卓南周担忧的道:“你刚刚的那句话,若是让周家知道了,恐怕不会善罢甘休。”
卓青梅冷笑:“他们不罢休又能如何?他们的土司之位是怎么来的,大家心知肚明,若当真撕破脸,谁也别想好过!”
卓南周摇头:“可你毕竟是跟周三少有婚约的,即便是拿土司之位来说嘴,周家也不可能会容忍这事。”

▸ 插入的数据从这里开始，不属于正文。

Context: an optimization exercise on an open-source flow, tuned for small area, a short achievable clock period and few clock cycles. The choices shown serve that exercise and are no tape-out recipe. Where RTL was checked, it was by simulation tests only, not by an equivalence proof against the original. Power and IR drop assume default switching activity.

Design Top, start of the top module:
module Top(
    input                           sys_clk     ,
    input                           sys_rst_n   ,
    input                           trig        ,
    output  reg                     vld         ,
    input                   [9:0]   data_in     ,
    output  wire    signed  [12:0]  sin_out     ,
    output  wire    signed  [12:0]  cos_out
);
Size: ~680 cells after synthesis, about 39 flip-flops, ~4300 um^2 of cells after synthesis.
==> module Top, before the edit <==
module Top(
    input                           sys_clk     ,
    input                           sys_rst_n   ,
    input                           trig        ,
    output  reg                     vld         ,
    input                   [9:0]   data_in     ,
    output  wire    signed  [12:0]  sin_out     ,
    output  wire    signed  [12:0]  cos_out
);
wire [7:0] r = data_in[7:0];
reg  [7:0] w;        
reg        sw;       
reg        s_neg;
reg        c_neg;
reg        busy;
always @(posedge sys_clk) begin
    w     <= r[7] ? (8'd0 - r) : r;
    sw    <= data_in[8] ^ data_in[7];
    s_neg <= data_in[9];
    c_neg <= data_in[9] ^ data_in[8];
end
always @(posedge sys_clk or negedge sys_rst_n) begin
    if (~sys_rst_n) begin
        busy <= 1'b0;
        vld  <= 1'b0;
    end
    else begin
        busy <= trig;
        vld  <= busy;
    end
end
wire [10:0] s_t;
wire [11:0] c_t;
sc_tab tab (.a(w[6:0]), .s(s_t), .c(c_t));
wire [10:0] s_w = w[7] ? 11'd1448 : s_t;
wire [11:0] c_w = w[7] ? 12'd1448 : c_t;
wire        fix = sw && (w == 8'd108);
wire [11:0] s_mag = sw ? c_w : {1'b0, s_w};
wire [11:0] c_mag = sw ? (fix ? 12'd1259 : {1'b0, s_w}) : c_w;
reg [11:0] s_r, c_r;
reg        sn_r, cn_r;
always @(posedge sys_clk) begin
    s_r  <= s_mag;
    c_r  <= c_mag;
    sn_r <= s_neg;
    cn_r <= c_neg;
end
assign sin_out = sn_r ? -{1'b0, s_r} : {1'b0, s_r};
assign cos_out = cn_r ? -{1'b0, c_r} : {1'b0, c_r};
endmodule
==> flow/config.mk <==
export PLATFORM = sky130hd
export DESIGN_NAME = Top
export DESIGN_NICKNAME = Top
export VERILOG_FILES = /design/flow/design.v
export SDC_FILE = /design/flow/constraint.sdc
export NUM_CORES = 4
export LEC_CHECK = 0
export ABC_AREA = 1
export CAP_MARGIN = 20
export CORE_MARGIN = 2
export CORE_UTILIZATION = 40
export SLEW_MARGIN = 20
export SYNTH_MEMORY_MAX_BITS = 32768
==> flow/constraint.sdc <==
create_clock -name core_clock -period 10.0 [get_ports {sys_clk}]
set_input_delay 2.0000 -clock core_clock [delete_from_list [all_inputs] [get_ports {sys_clk}]]
set_output_delay 2.0000 -clock core_clock [all_outputs]
set_load 0.01 [all_outputs]
standard.sh (not shown) runs the stock make flow with config.mk's settings and CLKGATE_MAP_FILE= SYNTH_SCRIPT=/design/flow/synth_recipe.tcl, a recipe that flattens the netlist after the stock synthesis.
==> flow/flow/run.sh <==
#!/bin/bash
# The standard layout, with faster port buffers and timing repair aimed 6.5 ns below the clock period.
set -euo pipefail
bash standard.sh "BUFFER_PORTS_ARGS=-buffer_cell sky130_fd_sc_hd__buf_2" SETUP_SLACK_MARGIN=6.5 finish > standard_flow.log 2>&1
Testbench counts at the start, summed over its fixed seeds: cycles 4,800.
Change:
--- a/flow/design.v
+++ b/flow/design.v
@@ -36,18 +36,15 @@
 wire [11:0] c_w = w[7] ? 12'd1448 : c_t;
 wire        fix = sw && (w == 8'd108);
 wire [11:0] s_mag = sw ? c_w : {1'b0, s_w};
 wire [11:0] c_mag = sw ? (fix ? 12'd1259 : {1'b0, s_w}) : c_w;
-reg [11:0] s_r, c_r;
-reg        sn_r, cn_r;
+reg [12:0] s_r, c_r;
 always @(posedge sys_clk) begin
-    s_r  <= s_mag;
-    c_r  <= c_mag;
-    sn_r <= s_neg;
-    cn_r <= c_neg;
+    s_r <= s_neg ? -{1'b0, s_mag} : {1'b0, s_mag};
+    c_r <= c_neg ? -{1'b0, c_mag} : {1'b0, c_mag};
 end
-assign sin_out = sn_r ? -{1'b0, s_r} : {1'b0, s_r};
-assign cos_out = cn_r ? -{1'b0, c_r} : {1'b0, c_r};
+assign sin_out = s_r;
+assign cos_out = c_r;
 endmodule
 module sc_tab(
     input  [6:0] a,
     output [10:0] s,
=> Die area is higher by 8.9%. Design area rose by about 26%. Worst setup slack is better by 0.32 ns. Final cell count went up by about 15%. Global-route usage shrinks by 0.50 points. Non-clock buffer count went up by 44. Hold slack is better by 0.019 ns.
Function not checked in the second run of this note: the RTL went through the layout flow alone.


Top, a different RTL version from the one above (not shown whole).
For scale: ~40 I/O pins, about 3700 um^2 of cells after synthesis.
==> module Top, before the edit <==
module Top(
    input                           sys_clk     ,
    input                           sys_rst_n   ,
    input                           trig        ,
    output  reg                     vld         ,
    input                   [9:0]   data_in     ,
    output  wire    signed  [12:0]  sin_out     ,
    output  wire    signed  [12:0]  cos_out
);
wire [7:0] r = data_in[7:0];
reg  [7:0] w;        
reg        sw;       
reg        s_neg;
reg        c_neg;
reg        busy;
always @(posedge sys_clk) begin
    w     <= r[7] ? (8'd0 - r) : r;
    sw    <= data_in[8] ^ data_in[7];
    s_neg <= data_in[9];
    c_neg <= data_in[9] ^ data_in[8];
end
always @(posedge sys_clk or negedge sys_rst_n) begin
    if (~sys_rst_n) begin
        busy <= 1'b0;
        vld  <= 1'b0;
    end
    else begin
        busy <= trig;
        vld  <= busy;
    end
end
wire [10:0] s_t;
wire [11:0] c_t;
sc_tab tab (.a(w), .s(s_t), .c(c_t));
wire        fix = sw && (w == 8'd108);
wire        w0  = (w == 8'd0);
wire [11:0] s_mag = sw ? c_t : {1'b0, s_t};
wire [11:0] c_mag = sw ? (fix ? 12'd1259 : {1'b0, s_t}) : c_t;
wire        s_n = s_neg & ~(w0 & ~sw);
wire        c_n = c_neg & ~(w0 & sw);
function [11:0] lowzero;
    input [11:0] m;
    reg   [11:0] n;
    reg          a01, a23, a45, a67, a89, p4, p8;
    begin
        n   = ~m;
        a01 = n[0] & n[1];
        a23 = n[2] & n[3];
        a45 = n[4] & n[5];
        a67 = n[6] & n[7];
        a89 = n[8] & n[9];
        p4  = a01 & a23;
        p8  = p4 & (a45 & a67);
        lowzero[0]  = 1'b1;
        lowzero[1]  = n[0];
        lowzero[2]  = a01;
        lowzero[3]  = a01 & n[2];
        lowzero[4]  = p4;
        lowzero[5]  = p4 & n[4];
        lowzero[6]  = p4 & a45;
        lowzero[7]  = p4 & (a45 & n[6]);
        lowzero[8]  = p8;
        lowzero[9]  = p8 & n[8];
        lowzero[10] = p8 & a89;
        lowzero[11] = p8 & (a89 & n[10]);
    end
endfunction
wire [11:0] s_z = lowzero(s_mag);
wire [11:0] c_z = lowzero(c_mag);
reg  [12:0] s_r, c_r;
always @(posedge sys_clk) begin
    s_r <= {s_n, s_mag ^ ({12{s_n}} & ~s_z)};
    c_r <= {c_n, c_mag ^ ({12{c_n}} & ~c_z)};
end
assign sin_out = s_r;
assign cos_out = c_r;
endmodule
Settings: LEC_CHECK=0, ABC_AREA=1, CAP_MARGIN=20, CORE_MARGIN=2, CORE_UTILIZATION=40, SLEW_MARGIN=20, SYNTH_MEMORY_MAX_BITS=32768; clock period 10.0 ns.
==> flow/flow/run.sh <==
#!/bin/bash
# The standard layout (standard.sh) with one added step and three settings:
#  - after the standard synthesis, the combinational logic between the standard
#    synthesis's flip-flops is mapped again by ABC for area (remap.script); the
#    flip-flops, their names and cell types are left as they are;
#  - synthesis maps no adder cells (ADDER_MAP_FILE empty);
#  - port buffers are buf_2 instead of the delay buffer buffer_ports picks;
#  - timing repair aims for SETUP_SLACK_MARGIN ns of setup slack.
# The clock period and constraints are the standard flow's. Each tool's output goes to a log here.
set -euo pipefail
W=$(pwd)
R=$W/orfs/results/$FLOW_PLATFORM/Top/base
P=$FLOW_HOME/platforms/$FLOW_PLATFORM
LIB=$P/lib/sky130_fd_sc_hd__tt_025C_1v80.lib
VARS=(ADDER_MAP_FILE= "BUFFER_PORTS_ARGS=-buffer_cell sky130_fd_sc_hd__buf_2" SETUP_SLACK_MARGIN=7.2)

bash standard.sh "${VARS[@]}" synth > synth.log 2>&1

cp "$R/1_2_yosys.v" "$W/standard_1_2_yosys.v"
python3 flow/split_lib.py "$LIB" "$P/config.mk" remap_comb.lib remap_seq.lib remap_dont_use.txt > split_lib.log 2>&1
cat > remap.ys <<EOT
read_liberty -lib remap_seq.lib
read_liberty -ignore_miss_func remap_comb.lib
read_verilog -defer $W/standard_1_2_yosys.v
hierarchy -top $FLOW_TOP
flatten
rename -hide w:*.*
opt_clean -purge
abc -liberty $LIB $(cat remap_dont_use.txt) -script $W/flow/remap.script
opt_clean -purge
hilomap -singleton -hicell sky130_fd_sc_hd__conb_1 HI -locell sky130_fd_sc_hd__conb_1 LO
splitnets
opt_clean -purge
insbuf -buf sky130_fd_sc_hd__buf_4 A X
stat -liberty $LIB
write_verilog -noattr -nohex -nodec $R/1_2_yosys.v
EOT
yosys -l remap.log -q remap.ys > /dev/null 2>&1
rm -f "$R/1_synth.odb" "$R/1_synth.sdc"

bash standard.sh "${VARS[@]}" finish > layout.log 2>&1
rm -f remap_comb.lib remap_seq.lib
Other scripts of this flow, unchanged in this note and not shown: flow/flow/remap.script, flow/flow/split_lib.py
Testbench counts at the start, summed over its fixed seeds: cycles 4,800.
Rerun with:
--- a/flow/design.v
+++ b/flow/design.v
@@ -7,20 +7,20 @@
     output  wire    signed  [12:0]  sin_out     ,
     output  wire    signed  [12:0]  cos_out
 );
 wire [7:0] r = data_in[7:0];
 reg  [7:0] w;        
 reg        sw;       
-reg        s_neg;
-reg        c_neg;
+reg        s_n;      
+reg        c_n;      
 reg        busy;
 always @(posedge sys_clk) begin
     w     <= r[7] ? (8'd0 - r) : r;
     sw    <= data_in[8] ^ data_in[7];
-    s_neg <= data_in[9];
-    c_neg <= data_in[9] ^ data_in[8];
+    s_n   <= data_in[9] & ~(r == 8'd0 & ~data_in[8]);
+    c_n   <= (data_in[9] ^ data_in[8]) & ~(r == 8'd0 & data_in[8]);
 end
 always @(posedge sys_clk or negedge sys_rst_n) begin
     if (~sys_rst_n) begin
         busy <= 1'b0;
         vld  <= 1'b0;
     end
@@ -30,17 +30,14 @@
     end
 end
 wire [10:0] s_t;
 wire [11:0] c_t;
 sc_tab tab (.a(w), .s(s_t), .c(c_t));
 wire        fix = sw && (w == 8'd108);
-wire        w0  = (w == 8'd0);
 wire [11:0] s_mag = sw ? c_t : {1'b0, s_t};
 wire [11:0] c_mag = sw ? (fix ? 12'd1259 : {1'b0, s_t}) : c_t;
-wire        s_n = s_neg & ~(w0 & ~sw);
-wire        c_n = c_neg & ~(w0 & sw);
 function [11:0] lowzero;
     input [11:0] m;
     reg   [11:0] n;
     reg          a01, a23, a45, a67, a89, p4, p8;
     begin
         n   = ~m;
=> Critical path depth is unchanged; power climbs by 4.9%; utilization climbs by 3.6 points; first-iteration DRC count shrinks by 6.1%; final area rises by 4.2%; worst setup slack gains 12 ps; non-clock buffer count came out higher by 11; global-route usage came out lower by 2.2 points; cell count is about the same; register-to-register slack loses 20 ps; wire length shrinks by 3.9%; synthesized cell count went down by 1.1%; via count fell by 0.56%; hold slack gets worse by 3.0 ps.
The RTL of the second run of this note was laid out without a check of its function.


Setup of onyx:
Top with an RTL version that a note above also has.
Size in the first run: ~40 I/O pins, about 4300 um2 of cells after synthesis.
export LEC_CHECK = 0
export ABC_AREA = 1
export CAP_MARGIN = 20
export CORE_MARGIN = 2
export CORE_UTILIZATION = 40
export SLEW_MARGIN = 20
export SYNTH_MEMORY_MAX_BITS = 32768
create_clock -name core_clock -period 10.0 [get_ports {sys_clk}]
run.sh (not shown) runs the stock make flow with config.mk's settings and CLKGATE_MAP_FILE= SYNTH_SCRIPT=/design/flow/synth_recipe.tcl, a recipe that flattens the netlist after the stock synthesis.
Stock flow here: none of the scripts above is used.
Testbench counts of onyx, summed over its fixed seeds: cycles 4,800.
Changes in violet relative to onyx:
diff --git a/flow/design.v b/flow/design.v
--- a/flow/design.v
+++ b/flow/design.v
@@ -34,22 +34,19 @@
 sc_tab tab (.a(w[6:0]), .s(s_t), .c(c_t));
 wire [10:0] s_w = w[7] ? 11'd1448 : s_t;
 wire [11:0] c_w = w[7] ? 12'd1448 : c_t;
 wire        fix = sw && (w == 8'd108);
 wire [11:0] s_mag = sw ? c_w : {1'b0, s_w};
 wire [11:0] c_mag = sw ? (fix ? 12'd1259 : {1'b0, s_w}) : c_w;
-reg [11:0] s_r, c_r;
-reg        sn_r, cn_r;
+reg [12:0] s_r, c_r;
 always @(posedge sys_clk) begin
-    s_r  <= s_mag;
-    c_r  <= c_mag;
-    sn_r <= s_neg;
-    cn_r <= c_neg;
+    s_r <= s_neg ? -{1'b0, s_mag} : {1'b0, s_mag};
+    c_r <= c_neg ? -{1'b0, c_mag} : {1'b0, c_mag};
 end
-assign sin_out = sn_r ? -{1'b0, s_r} : {1'b0, s_r};
-assign cos_out = cn_r ? -{1'b0, c_r} : {1'b0, c_r};
+assign sin_out = s_r;
+assign cos_out = c_r;
 endmodule
 module sc_tab(
     input  [6:0] a,
     output [10:0] s,
     output [11:0] c
 );
Results
Changes observed in violet relative to onyx: critical path data required time has increased, width of the die went up by 4.4%, multi-input logic cell count rose by 73, proportion of total power due to net switching went down by 0.42 points.
From onyx to violet the numbers moved as follows: well tap count went up by 7; total power grew by about 16%; final-stage net count now sits higher; share of synthesized cell area in and, or, nand and nor gates rose by 7.9 points; die area increased by 1000 um2 relative to the old numbers.
There was hardly any difference in vias per cell between violet and onyx.
First-iteration DRC count for violet: 83 down relative to onyx
On violet: number of stages on the worst setup path is 15 higher than what onyx gave.
For violet, only the layout was checked, not whether the RTL still works.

卓周两家的渊源太深了,好几代人都有联姻,两方势力交织在一起,无论遇见什么外来的强敌还是内忧都是一起面对的,若是因为这件事而将两家的情分伤了,往后便是弥补都可能弥补不上。
卓青梅却不以为意的道:“周摩就是个酒囊饭袋,成日里花天酒地胡吃胡喝,我以后的丈夫怎么能是这样的窝囊废?”
所以她才对周摩一直拖延婚期没有表示任何的不满,因为她根本就没有想要嫁给周摩。
卓南周的心里盛满了担忧,少主对安亲王说的话若是被家主知道了,只怕家主不会容忍少主这般拿卓家做筹码的事情。
卓青梅看了卓南周一眼:“让你跟着我,不是让你对我的事说七道八的,我说什么你听什么,其他不需要多管!”
卓南周看了一眼身边的人,那人瞧卓青梅不注意他,轻轻颔首,卓南周将视线收了回来,沉默的跟在卓青梅身边,去了周府。
周摩正痴缠着周度,一定要他答应自己所求之事,周度皱着眉,有些不想理会自己这个胞弟。
下人便进来禀报:“大人,卓家少主有事与您商议呢。”
周摩一听,便立即想到了他跟卓青梅的婚约,看着周度的眼光变得越发坚定:“大哥,我可不要娶那个母夜叉!你想法子给我将婚事退了!”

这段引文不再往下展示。